Privacy preservation in sensor-based Human Activity Recognition through autoencoders for low-power IoT devices

Human activity recognition is increasingly recognized as a key task in many applications. However, gathering data from the variety of sensors commonly available on end devices risks compromising user’s privacy when signals are transmitted to more powerful computing units for inference offloading. It is therefore important to design and implement strategies that could prevent privacy breaches without impairing the capability of the system of recognizing activity patterns, and by taking into account the energy constraints of low-power devices. In this work, we propose an energy-aware approach aimed at preserving the privacy of users during inference of human activities. The proposed method is based on a deep learning autoencoder trained to process the signal in order to remove the most sensitive information regarding privacy attributes, without significantly impacting classification accuracy.

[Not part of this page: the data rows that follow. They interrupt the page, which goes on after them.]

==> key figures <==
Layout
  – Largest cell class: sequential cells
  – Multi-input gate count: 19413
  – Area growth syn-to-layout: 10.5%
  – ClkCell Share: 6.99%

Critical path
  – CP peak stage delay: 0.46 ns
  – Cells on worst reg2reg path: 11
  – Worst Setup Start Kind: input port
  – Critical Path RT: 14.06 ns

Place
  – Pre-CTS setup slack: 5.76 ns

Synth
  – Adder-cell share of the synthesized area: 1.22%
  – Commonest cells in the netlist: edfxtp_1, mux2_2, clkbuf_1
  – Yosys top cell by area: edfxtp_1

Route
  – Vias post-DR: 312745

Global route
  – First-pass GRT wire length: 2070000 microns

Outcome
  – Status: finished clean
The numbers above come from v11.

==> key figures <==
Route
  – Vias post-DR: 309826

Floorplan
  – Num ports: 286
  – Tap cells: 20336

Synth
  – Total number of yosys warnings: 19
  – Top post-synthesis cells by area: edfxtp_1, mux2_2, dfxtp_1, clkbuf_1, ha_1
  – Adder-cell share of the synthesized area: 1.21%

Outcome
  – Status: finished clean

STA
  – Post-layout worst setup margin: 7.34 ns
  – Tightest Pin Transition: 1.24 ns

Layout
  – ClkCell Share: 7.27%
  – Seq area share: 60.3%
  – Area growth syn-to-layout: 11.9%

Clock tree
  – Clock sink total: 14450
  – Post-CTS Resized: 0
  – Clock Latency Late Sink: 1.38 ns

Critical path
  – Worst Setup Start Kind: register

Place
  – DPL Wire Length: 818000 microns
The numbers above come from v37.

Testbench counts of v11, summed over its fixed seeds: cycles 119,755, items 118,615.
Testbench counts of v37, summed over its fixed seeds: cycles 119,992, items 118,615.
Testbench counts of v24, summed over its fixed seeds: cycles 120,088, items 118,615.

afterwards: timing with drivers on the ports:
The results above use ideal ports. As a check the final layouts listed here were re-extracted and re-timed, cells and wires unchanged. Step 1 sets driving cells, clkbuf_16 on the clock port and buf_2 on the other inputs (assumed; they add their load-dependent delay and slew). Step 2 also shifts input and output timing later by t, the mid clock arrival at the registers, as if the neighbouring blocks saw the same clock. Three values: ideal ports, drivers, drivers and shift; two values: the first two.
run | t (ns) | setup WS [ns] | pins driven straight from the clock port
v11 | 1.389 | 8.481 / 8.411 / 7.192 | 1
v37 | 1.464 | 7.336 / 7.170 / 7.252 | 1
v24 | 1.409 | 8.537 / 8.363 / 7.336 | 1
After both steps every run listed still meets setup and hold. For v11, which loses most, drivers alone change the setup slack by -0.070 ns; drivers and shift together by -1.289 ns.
Source: an optimization exercise on an open RTL-to-GDS flow (aim: small area, a short achievable clock period and few clock cycles per item). Production flows keep margins and buffers that such runs may drop.
Only simulation tests tie the RTL to the original design; equivalence was not proved.
Power is estimated from default activity; no workload was simulated.

// dedup_sort
module dedup_sort (
    input  wire        clk,
    input  wire        rst,           
    input  wire        in_valid,
    output wire        in_ready,
    input  wire [39:0] in_id,
    input  wire        in_skip,
    input  wire        in_last,
    output wire        out_valid,
    input  wire        out_ready,
    output wire        out_type,      
    output wire [39:0] out_id,
    output wire [4:0]  out_count,
    output wire [3:0]  out_inv,
    output wire        out_skip,
    output wire        out_last
);
    localparam integer N = 16;
    integer i;
    reg [39:0] ids  [0:N-1];
    reg        sk   [0:N-1];    
    reg        fo   [0:N-1];    
    reg        ev   [0:N-1];    
    reg [3:0]  rk   [0:N-1];    
    reg        rdy;
    reg        s1_v;
    reg [39:0] s1_id;
    reg        s1_skip;
    reg        s1_last;
    reg [3:0]  s1_idx;
    reg [4:0]  acnt;        
    reg        lock;        
    reg [4:0]  ucnt;        
    wire fire  = in_valid && rdy;
    wire alast = in_last || (acnt == 5'd15);
    function [1:0] cmp40;
        input [39:0] a;
        input [39:0] b;
        reg   [63:0] g, e;
        integer k, w;
        begin
            for (k = 0; k < 64; k = k + 1) begin
                if (k < 40) begin
                    g[k] = !a[k] && b[k];
                    e[k] = a[k] == b[k];
                end else begin
                    g[k] = 1'b0;
                    e[k] = 1'b1;
                end
            end
            for (w = 32; w >= 1; w = w / 2)
                for (k = 0; k < w; k = k + 1) begin
                    g[k] = g[2*k+1] || (e[2*k+1] && g[2*k]);
                    e[k] = e[2*k+1] && e[2*k];
                end
            cmp40 = {g[0], e[0]};
        end
    endfunction
    function [4:0] pc16;
        input [15:0] v;
        reg   [1:0] s2 [0:7];
        reg   [2:0] s4 [0:3];
        reg   [3:0] s8 [0:1];
        integer k;
        begin
            for (k = 0; k < 8; k = k + 1) s2[k] = {1'b0, v[2*k]} + {1'b0, v[2*k+1]};
            for (k = 0; k < 4; k = k + 1) s4[k] = {1'b0, s2[2*k]} + {1'b0, s2[2*k+1]};
  ...
For scale: about 100 I/O pins, roughly 53000 sq um of cells after synthesis.
==> flow/config.mk <==
export PLATFORM = sky130hd
export DESIGN_NAME = dedup_sort
export DESIGN_NICKNAME = dedup_sort
export VERILOG_FILES = /design/flow/design.v
export SDC_FILE = /design/flow/constraint.sdc
export NUM_CORES = 4
export LEC_CHECK = 0
export CAP_MARGIN = 20
export CORE_MARGIN = 2
export CORE_UTILIZATION = 60
export CTS_BUF_LIST = sky130_fd_sc_hd__clkbuf_4 sky130_fd_sc_hd__clkbuf_8
export SETUP_SLACK_MARGIN = 1.0
export SLEW_MARGIN = 20
==> flow/constraint.sdc <==
create_clock -name core_clock -period 30.0 [get_ports {clk}]
set_input_delay 6.0000 -clock core_clock [delete_from_list [all_inputs] [get_ports {clk}]]
set_output_delay 6.0000 -clock core_clock [all_outputs]
set_load 0.01 [all_outputs]
run.sh (not shown) runs the stock make flow with config.mk's settings and CLKGATE_MAP_FILE= SYNTH_SCRIPT=/design/flow/synth_recipe.tcl, a recipe that flattens the netlist after the stock synthesis.
Testbench counts at the start, summed over its fixed seeds: cycles 10,442, items 6,688.
==> next run, changes <==
--- a/flow/config.mk
+++ b/flow/config.mk
@@ -10,2 +10 @@
-export CORE_UTILIZATION = 60
-export CTS_BUF_LIST = sky130_fd_sc_hd__clkbuf_4 sky130_fd_sc_hd__clkbuf_8
+export CORE_UTILIZATION = 40
After rerunning: The changed run produced a clean layout; flip-flop and latch count is unchanged; power is higher by a few percent; sequential share of layout area fell by 0.80 points; sequential power barely changes; routed wire length came out higher by a few percent; worst hold slack got worse by 0.019 ns; utilization falls by 21 points; die area is higher by well over a third; cell area rises slightly; setup slack gets better by 0.028 ns.

dedup_sort, a different RTL version from the one above (not shown whole).
For scale: roughly 4500 cells after synthesis, about 880 flip-flops, ~100 I/O pins, about 48000 um2 of cells after synthesis.
Settings: LEC_CHECK=0, CAP_MARGIN=20, CORE_MARGIN=2, CORE_UTILIZATION=50, SETUP_SLACK_MARGIN=1.0, SLEW_MARGIN=20; clock period 30.0 ns.
standard.sh (not shown) runs the stock make flow with config.mk's settings and CLKGATE_MAP_FILE= SYNTH_SCRIPT=/design/flow/synth_recipe.tcl, a recipe that flattens the netlist after the stock synthesis.
==> flow/flow/run.sh <==
#!/bin/bash
# Standard layout, with timing repair asked to aim for a shorter period than
# the clock's (the SDC is unchanged): repair_timing keeps working until each
# path has SETUP_SLACK_MARGIN ns of slack at the design's period. Ports are
# buffered with buf_2 instead of the delay cell buffer_ports picks by default,
# the clock tree uses larger sink clusters and no dummy loads, and repair_design
# keeps 30% away from the slew and capacitance limits.
set -euo pipefail
bash standard.sh SETUP_SLACK_MARGIN=23 SLEW_MARGIN=30 CAP_MARGIN=30 \
  "BUFFER_PORTS_ARGS=-buffer_cell sky130_fd_sc_hd__buf_2" \
  "CTS_ARGS=-sink_clustering_enable -repair_clock_nets -sink_clustering_size 20 -sink_clustering_max_diameter 80 -dont_use_dummy_load" \
  finish > run_standard.log 2>&1
The baseline completed without violations.
Testbench counts at the start, summed over its fixed seeds: cycles 10,442, items 6,688.
Rerun with:
--- a/flow/config.mk
+++ b/flow/config.mk
@@ -9,3 +9,3 @@
 export CORE_MARGIN = 2
-export CORE_UTILIZATION = 50
+export CORE_UTILIZATION = 40
 export SETUP_SLACK_MARGIN = 1.0
Effect: The new run ran to the end with no violations. Total power is higher slightly. Worst setup slack gets worse by 0.043 ns. Synthesized cell count does not change. Design area came out higher slightly. Fmax is lower slightly. Clock skew went up by 0.020 ns. Die area increases by a quarter to a third. Global-route usage drops by 8.7 points. Cell count grows by a few percent.

[afterwards: timing with drivers on the ports]
No port has a modelled driver above. Below, the same layouts with a new extraction and two added sets of constraints.
Step 1: set_driving_cell puts a clkbuf_16 on clk and a buf_2 on each other input, an assumption about the parent block.
Step 2 adds t to the input delays and takes it off the output delays; t is the mean of the earliest and latest rising clock arrival at the registers after step 1. Input paths then give back, and output paths get back, about the clock's delay inside the block.
Slacks: no drivers / after step 1 / after step 2; pairs: no drivers / after step 1.
run | t, ns | setup slack, ns | worst setup path after step 2 | worst slew at a driven data input, ns
the first run of note 1 | 0.921 | 22.069 / 22.029 / 21.325 | input to register | 0.04
the second run of note 1 | 0.806 | 22.097 / 22.097 / 21.610 | input to register | 0.04
the first run of note 2 | 0.762 | 22.765 / 22.683 / 22.504 | input to register | 0.04
the second run of note 2 | 0.768 | 22.722 / 22.645 / 22.526 | input to register | 0.06
After both steps setup and hold are still met in every run listed. The setup slack of the first run of note 1, which loses most, moves by -0.040 ns with the drivers and by -0.744 ns with both steps.
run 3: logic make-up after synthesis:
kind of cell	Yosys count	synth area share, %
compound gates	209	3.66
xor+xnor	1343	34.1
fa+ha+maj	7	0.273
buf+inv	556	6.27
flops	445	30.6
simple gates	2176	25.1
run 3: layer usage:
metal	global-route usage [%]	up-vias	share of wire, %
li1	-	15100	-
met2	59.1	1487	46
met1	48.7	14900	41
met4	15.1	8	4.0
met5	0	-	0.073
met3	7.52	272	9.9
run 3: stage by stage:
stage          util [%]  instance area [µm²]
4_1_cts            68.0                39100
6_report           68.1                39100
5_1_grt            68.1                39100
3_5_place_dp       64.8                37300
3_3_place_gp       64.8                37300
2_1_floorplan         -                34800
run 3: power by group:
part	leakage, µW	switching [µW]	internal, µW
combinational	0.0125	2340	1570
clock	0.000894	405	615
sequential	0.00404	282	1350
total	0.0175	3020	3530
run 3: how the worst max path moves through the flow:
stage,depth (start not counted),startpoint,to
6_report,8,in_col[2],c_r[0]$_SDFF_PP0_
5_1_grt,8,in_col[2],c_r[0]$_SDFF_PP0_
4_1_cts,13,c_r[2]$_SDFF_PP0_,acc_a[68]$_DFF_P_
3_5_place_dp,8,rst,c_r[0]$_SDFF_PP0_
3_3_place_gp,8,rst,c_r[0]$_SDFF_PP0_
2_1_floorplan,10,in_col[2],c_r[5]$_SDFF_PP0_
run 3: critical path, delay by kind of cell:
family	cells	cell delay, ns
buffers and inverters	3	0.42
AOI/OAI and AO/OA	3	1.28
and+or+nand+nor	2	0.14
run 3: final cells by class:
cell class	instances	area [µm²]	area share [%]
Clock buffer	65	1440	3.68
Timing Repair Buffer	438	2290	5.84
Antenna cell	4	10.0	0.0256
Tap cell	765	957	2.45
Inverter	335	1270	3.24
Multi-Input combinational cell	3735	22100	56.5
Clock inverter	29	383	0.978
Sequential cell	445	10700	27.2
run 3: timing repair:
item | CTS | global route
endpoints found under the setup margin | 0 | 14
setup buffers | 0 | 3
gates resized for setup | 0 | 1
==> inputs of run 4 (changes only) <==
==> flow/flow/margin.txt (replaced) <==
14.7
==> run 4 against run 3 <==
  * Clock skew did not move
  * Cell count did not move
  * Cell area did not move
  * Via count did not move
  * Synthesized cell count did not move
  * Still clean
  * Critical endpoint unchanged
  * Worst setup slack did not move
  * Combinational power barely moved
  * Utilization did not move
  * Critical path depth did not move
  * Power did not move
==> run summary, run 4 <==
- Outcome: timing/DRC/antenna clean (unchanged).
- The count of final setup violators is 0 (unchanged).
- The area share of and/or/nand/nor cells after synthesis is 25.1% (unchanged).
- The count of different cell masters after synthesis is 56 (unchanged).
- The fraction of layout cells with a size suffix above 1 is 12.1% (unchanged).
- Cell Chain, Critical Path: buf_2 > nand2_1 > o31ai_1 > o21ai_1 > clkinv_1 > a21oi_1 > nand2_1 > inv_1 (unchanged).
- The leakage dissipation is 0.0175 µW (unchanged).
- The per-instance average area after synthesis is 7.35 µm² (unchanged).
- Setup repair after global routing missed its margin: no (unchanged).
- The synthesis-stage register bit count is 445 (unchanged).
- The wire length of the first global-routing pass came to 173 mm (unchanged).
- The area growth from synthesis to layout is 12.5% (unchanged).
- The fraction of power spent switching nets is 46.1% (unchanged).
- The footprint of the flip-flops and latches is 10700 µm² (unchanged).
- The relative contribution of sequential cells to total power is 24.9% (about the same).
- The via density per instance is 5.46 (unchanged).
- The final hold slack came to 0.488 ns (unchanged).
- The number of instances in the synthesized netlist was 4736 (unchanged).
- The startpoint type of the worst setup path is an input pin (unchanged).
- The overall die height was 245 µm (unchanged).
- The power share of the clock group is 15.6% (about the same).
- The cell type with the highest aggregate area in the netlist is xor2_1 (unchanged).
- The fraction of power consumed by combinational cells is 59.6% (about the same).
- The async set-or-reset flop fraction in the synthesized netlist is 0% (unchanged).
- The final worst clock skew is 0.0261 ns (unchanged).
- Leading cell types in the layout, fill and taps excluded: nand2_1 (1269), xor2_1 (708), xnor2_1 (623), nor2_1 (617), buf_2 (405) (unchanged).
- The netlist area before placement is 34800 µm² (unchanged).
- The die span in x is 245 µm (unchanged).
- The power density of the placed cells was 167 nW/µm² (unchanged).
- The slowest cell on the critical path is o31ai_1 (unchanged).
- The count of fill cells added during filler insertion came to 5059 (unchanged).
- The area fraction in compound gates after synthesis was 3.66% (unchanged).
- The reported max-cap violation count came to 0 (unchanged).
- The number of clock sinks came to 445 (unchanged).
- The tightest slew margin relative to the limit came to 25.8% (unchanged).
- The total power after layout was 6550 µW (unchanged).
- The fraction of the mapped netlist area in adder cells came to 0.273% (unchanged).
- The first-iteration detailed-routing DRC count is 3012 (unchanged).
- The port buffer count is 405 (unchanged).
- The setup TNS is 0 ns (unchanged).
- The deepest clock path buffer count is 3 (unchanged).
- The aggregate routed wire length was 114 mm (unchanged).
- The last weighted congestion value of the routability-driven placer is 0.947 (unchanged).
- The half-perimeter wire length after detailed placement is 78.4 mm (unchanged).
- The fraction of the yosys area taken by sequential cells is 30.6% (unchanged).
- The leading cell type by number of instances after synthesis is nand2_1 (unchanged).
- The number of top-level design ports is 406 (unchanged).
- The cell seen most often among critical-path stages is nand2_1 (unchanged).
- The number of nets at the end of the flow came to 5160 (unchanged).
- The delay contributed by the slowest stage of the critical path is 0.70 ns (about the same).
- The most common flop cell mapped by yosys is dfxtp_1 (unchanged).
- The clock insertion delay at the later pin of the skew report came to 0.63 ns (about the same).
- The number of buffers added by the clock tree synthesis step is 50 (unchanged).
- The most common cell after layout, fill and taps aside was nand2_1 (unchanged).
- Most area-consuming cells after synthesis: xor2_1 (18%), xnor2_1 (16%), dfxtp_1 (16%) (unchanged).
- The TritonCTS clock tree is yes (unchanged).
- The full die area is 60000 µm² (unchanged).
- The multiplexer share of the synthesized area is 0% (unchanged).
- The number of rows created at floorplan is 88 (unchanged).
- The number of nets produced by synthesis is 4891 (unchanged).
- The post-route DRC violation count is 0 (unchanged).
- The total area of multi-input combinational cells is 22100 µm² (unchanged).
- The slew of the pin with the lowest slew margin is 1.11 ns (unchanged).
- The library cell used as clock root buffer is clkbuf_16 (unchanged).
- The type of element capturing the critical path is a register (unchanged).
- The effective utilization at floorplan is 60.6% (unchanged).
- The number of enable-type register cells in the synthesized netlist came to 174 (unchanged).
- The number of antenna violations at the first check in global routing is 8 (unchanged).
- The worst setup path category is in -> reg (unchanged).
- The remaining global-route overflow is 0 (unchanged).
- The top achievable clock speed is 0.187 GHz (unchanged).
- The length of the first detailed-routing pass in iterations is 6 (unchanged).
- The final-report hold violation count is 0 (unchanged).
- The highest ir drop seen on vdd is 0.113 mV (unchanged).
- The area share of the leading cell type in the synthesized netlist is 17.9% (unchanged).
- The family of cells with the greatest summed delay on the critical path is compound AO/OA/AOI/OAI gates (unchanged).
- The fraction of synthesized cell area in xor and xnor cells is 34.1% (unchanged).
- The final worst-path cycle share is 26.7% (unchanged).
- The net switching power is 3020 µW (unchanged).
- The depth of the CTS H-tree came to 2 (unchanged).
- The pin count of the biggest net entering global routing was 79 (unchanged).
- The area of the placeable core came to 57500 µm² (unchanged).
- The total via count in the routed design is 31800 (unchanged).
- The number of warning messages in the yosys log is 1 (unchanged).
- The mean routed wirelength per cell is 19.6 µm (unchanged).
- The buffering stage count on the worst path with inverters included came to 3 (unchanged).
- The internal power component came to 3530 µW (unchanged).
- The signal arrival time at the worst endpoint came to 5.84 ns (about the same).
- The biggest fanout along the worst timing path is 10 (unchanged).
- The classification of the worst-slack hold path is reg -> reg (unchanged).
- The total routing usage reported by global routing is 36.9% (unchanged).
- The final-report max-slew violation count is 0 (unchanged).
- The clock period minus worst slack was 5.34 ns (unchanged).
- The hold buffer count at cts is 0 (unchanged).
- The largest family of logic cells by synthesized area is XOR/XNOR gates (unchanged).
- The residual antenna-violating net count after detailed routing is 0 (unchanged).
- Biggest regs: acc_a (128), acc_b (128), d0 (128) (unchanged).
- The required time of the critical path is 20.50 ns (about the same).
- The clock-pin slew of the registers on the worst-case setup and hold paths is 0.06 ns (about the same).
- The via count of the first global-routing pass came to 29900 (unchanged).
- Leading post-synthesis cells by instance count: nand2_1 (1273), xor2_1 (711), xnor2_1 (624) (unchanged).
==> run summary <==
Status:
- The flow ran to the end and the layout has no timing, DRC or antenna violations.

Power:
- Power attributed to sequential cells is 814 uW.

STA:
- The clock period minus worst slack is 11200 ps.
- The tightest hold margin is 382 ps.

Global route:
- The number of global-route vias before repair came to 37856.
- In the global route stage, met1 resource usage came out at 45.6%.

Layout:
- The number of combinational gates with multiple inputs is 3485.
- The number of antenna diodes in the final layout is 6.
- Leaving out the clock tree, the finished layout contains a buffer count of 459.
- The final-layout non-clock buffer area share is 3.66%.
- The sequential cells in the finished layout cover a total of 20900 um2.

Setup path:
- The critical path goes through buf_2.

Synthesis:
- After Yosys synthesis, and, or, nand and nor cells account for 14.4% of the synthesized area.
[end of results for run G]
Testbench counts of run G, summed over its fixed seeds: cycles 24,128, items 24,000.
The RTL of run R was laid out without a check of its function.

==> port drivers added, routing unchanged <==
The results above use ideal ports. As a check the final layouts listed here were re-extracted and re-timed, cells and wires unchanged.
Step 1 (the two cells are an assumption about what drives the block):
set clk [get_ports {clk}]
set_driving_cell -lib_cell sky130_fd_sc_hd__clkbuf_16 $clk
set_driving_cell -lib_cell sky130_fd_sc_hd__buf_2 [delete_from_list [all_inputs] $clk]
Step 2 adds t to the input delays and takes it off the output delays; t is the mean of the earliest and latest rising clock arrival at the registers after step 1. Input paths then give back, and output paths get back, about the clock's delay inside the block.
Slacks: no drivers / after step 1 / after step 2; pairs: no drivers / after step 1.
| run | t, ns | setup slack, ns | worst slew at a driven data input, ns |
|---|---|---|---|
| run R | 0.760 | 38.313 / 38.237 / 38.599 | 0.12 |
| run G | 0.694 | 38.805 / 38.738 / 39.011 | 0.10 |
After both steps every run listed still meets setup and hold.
Context: an optimization exercise on an open-source flow, tuned for small area, a short achievable clock period and few clock cycles per item. The choices shown serve that exercise and are no tape-out recipe. In this exercise RTL edits were held to simulation tests only and were not proved equivalent to the original.

==> run a <==
Design st4_temporal, start of the top module:
module st4_temporal (
    input  wire        clk,
    input  wire        rst,
    input  wire        in_valid,
    output wire        in_ready,
    input  wire [19:0] in_c,         
    input  wire [23:0] in_hist,      
    input  wire [7:0]  in_tau,       
    input  wire        in_pad,       
    input  wire        in_restart,   
    input  wire        in_tnr,       
    input  wire        in_rtc,       
    input  wire        in_gap_k0,    
    input  wire [8:0]  in_amin,      
    input  wire [15:0] in_tlo,       
    input  wire [15:0] in_thi,       
    input  wire [11:0] in_kmax,      
    input  wire [17:0] in_rate,      
    output reg         out_valid,
    output reg  [19:0] out_z,        
    output reg  [23:0] out_hist,     
    output reg         out_sat,      
    output reg         out_clamp     
);
    assign in_ready = 1'b1;
    reg        r0_valid;
    reg [19:0] r0_c;
    reg [19:0] r0_h;         
    reg [3:0]  r0_age;       
    reg [7:0]  r0_tau;
    reg        r0_pad, r0_tnr, r0_kon;
    reg [8:0]  r0_amin;
    reg [15:0] r0_tlo, r0_thi;
    reg [11:0] r0_kmax;
    reg [17:0] r0_rate;
    always @(posedge clk) begin
        if (rst) r0_valid <= 1'b0;
        else     r0_valid <= in_valid;
        r0_c    <= in_c;
        r0_h    <= in_restart ? 20'd0 : in_hist[23:4];
        r0_age  <= in_restart ? 4'd0 : in_hist[3:0];
        r0_tau  <= in_tau;
  ...
==> flow/config.mk <==
export PLATFORM = sky130hd
export DESIGN_NAME = st4_temporal
export DESIGN_NICKNAME = st4_temporal
export VERILOG_FILES = /design/flow/design.v
export SDC_FILE = /design/flow/constraint.sdc
export NUM_CORES = 4
export LEC_CHECK = 0
export ABC_AREA = 1
export CAP_MARGIN = 30
export CORE_MARGIN = 2
export CORE_UTILIZATION = 55
export SLEW_MARGIN = 55
==> flow/constraint.sdc <==
create_clock -name core_clock -period 38.0 [get_ports {clk}]
set_input_delay 7.6000 -clock core_clock [delete_from_list [all_inputs] [get_ports {clk}]]
set_output_delay 7.6000 -clock core_clock [all_outputs]
set_load 0.01 [all_outputs]
run.sh (not shown) runs the stock make flow with config.mk's settings and CLKGATE_MAP_FILE= SYNTH_SCRIPT=/design/flow/synth_recipe.tcl, a recipe that flattens the netlist after the stock synthesis.
==> run b (differences from run a) <==
Settings changed: CTS_CLUSTER_DIAMETER from default to 160, CTS_CLUSTER_SIZE from default to 20.
==> comparison <==
Between run b and run a, the lower clock skew is in run a (gap 0.011 ns).
Non-clock buffer count is the same in run a and run b.
Critical path depth is the same in run a and run b.
This design comes from an exercise in tuning for small area, a short achievable clock period and few clock cycles on the open sky130 flow, not from production work. The RTL was checked by simulation tests, not by an equivalence proof against the original design.

// cvu
module cvu (
    input  wire        clk,
    input  wire        rst,
    input  wire        req_valid,
    output wire        req_ready,
    input  wire        req_write,
    input  wire [11:0] req_addr,
    input  wire [31:0] req_wdata,
    output reg         rsp_valid,
    output reg  [31:0] rsp_rdata,
    output reg         alert
);
For scale: roughly 13,000 cells after synthesis, ~1,600 flip-flops, roughly 83 I/O pins, roughly 120,000 um2 of cells after synthesis.
Settings: LEC_CHECK=0, CAP_MARGIN=30, CORE_MARGIN=2, CORE_UTILIZATION=30, PLACE_DENSITY=0.45, SLEW_MARGIN=30; clock period 24.0 ns.
standard.sh (not shown) runs the stock make flow with config.mk's settings and CLKGATE_MAP_FILE= SYNTH_SCRIPT=/design/flow/synth_recipe.tcl, a recipe that flattens the netlist after the stock synthesis.
==> flow/flow/run.sh <==
#!/bin/bash
set -euo pipefail
bash standard.sh SETUP_SLACK_MARGIN=18 CTS_CLUSTER_SIZE=25 CTS_CLUSTER_DIAMETER=80 CORE_UTILIZATION=40 PLACE_DENSITY=0.5 finish > standard.log 2>&1
Testbench counts at the start, summed over its fixed seeds: cycles 35,877.
Then changed:
==> flow/flow/run.sh (replaced) <==
#!/bin/bash
set -euo pipefail
bash standard.sh SETUP_SLACK_MARGIN=18 CTS_CLUSTER_SIZE=25 CTS_CLUSTER_DIAMETER=80 finish > standard.log 2>&1
After rerunning: The changed run completed without violations. Maximum frequency goes down by 1.9%. Clock-buffer cell count goes up by 4. Global-route usage falls by 9.2 points. Sequential share of layout area goes down by 0.77 points.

We also perform a thorough architecture’s parameter tuning of the designed system to enable its implementation on a low- power platform, which we also characterize in terms of energy expenditure. Experimental results show that this system is capable of effectively transforming the signal in order to prevent the inference of sensitive attributes (i.e. weight, height, age, and gender) and it can be conveniently implemented on a constrained embedded system at different levels of the trade-off between accuracy and energy consumption. Indeed, a complete obfuscation of sensitive attributes can be achieved at the cost of a marginal reduction in classification accuracy (5% at most), with an expenditure of around 165 mJ for an execution time of around 30ms needed during the signal transformation step.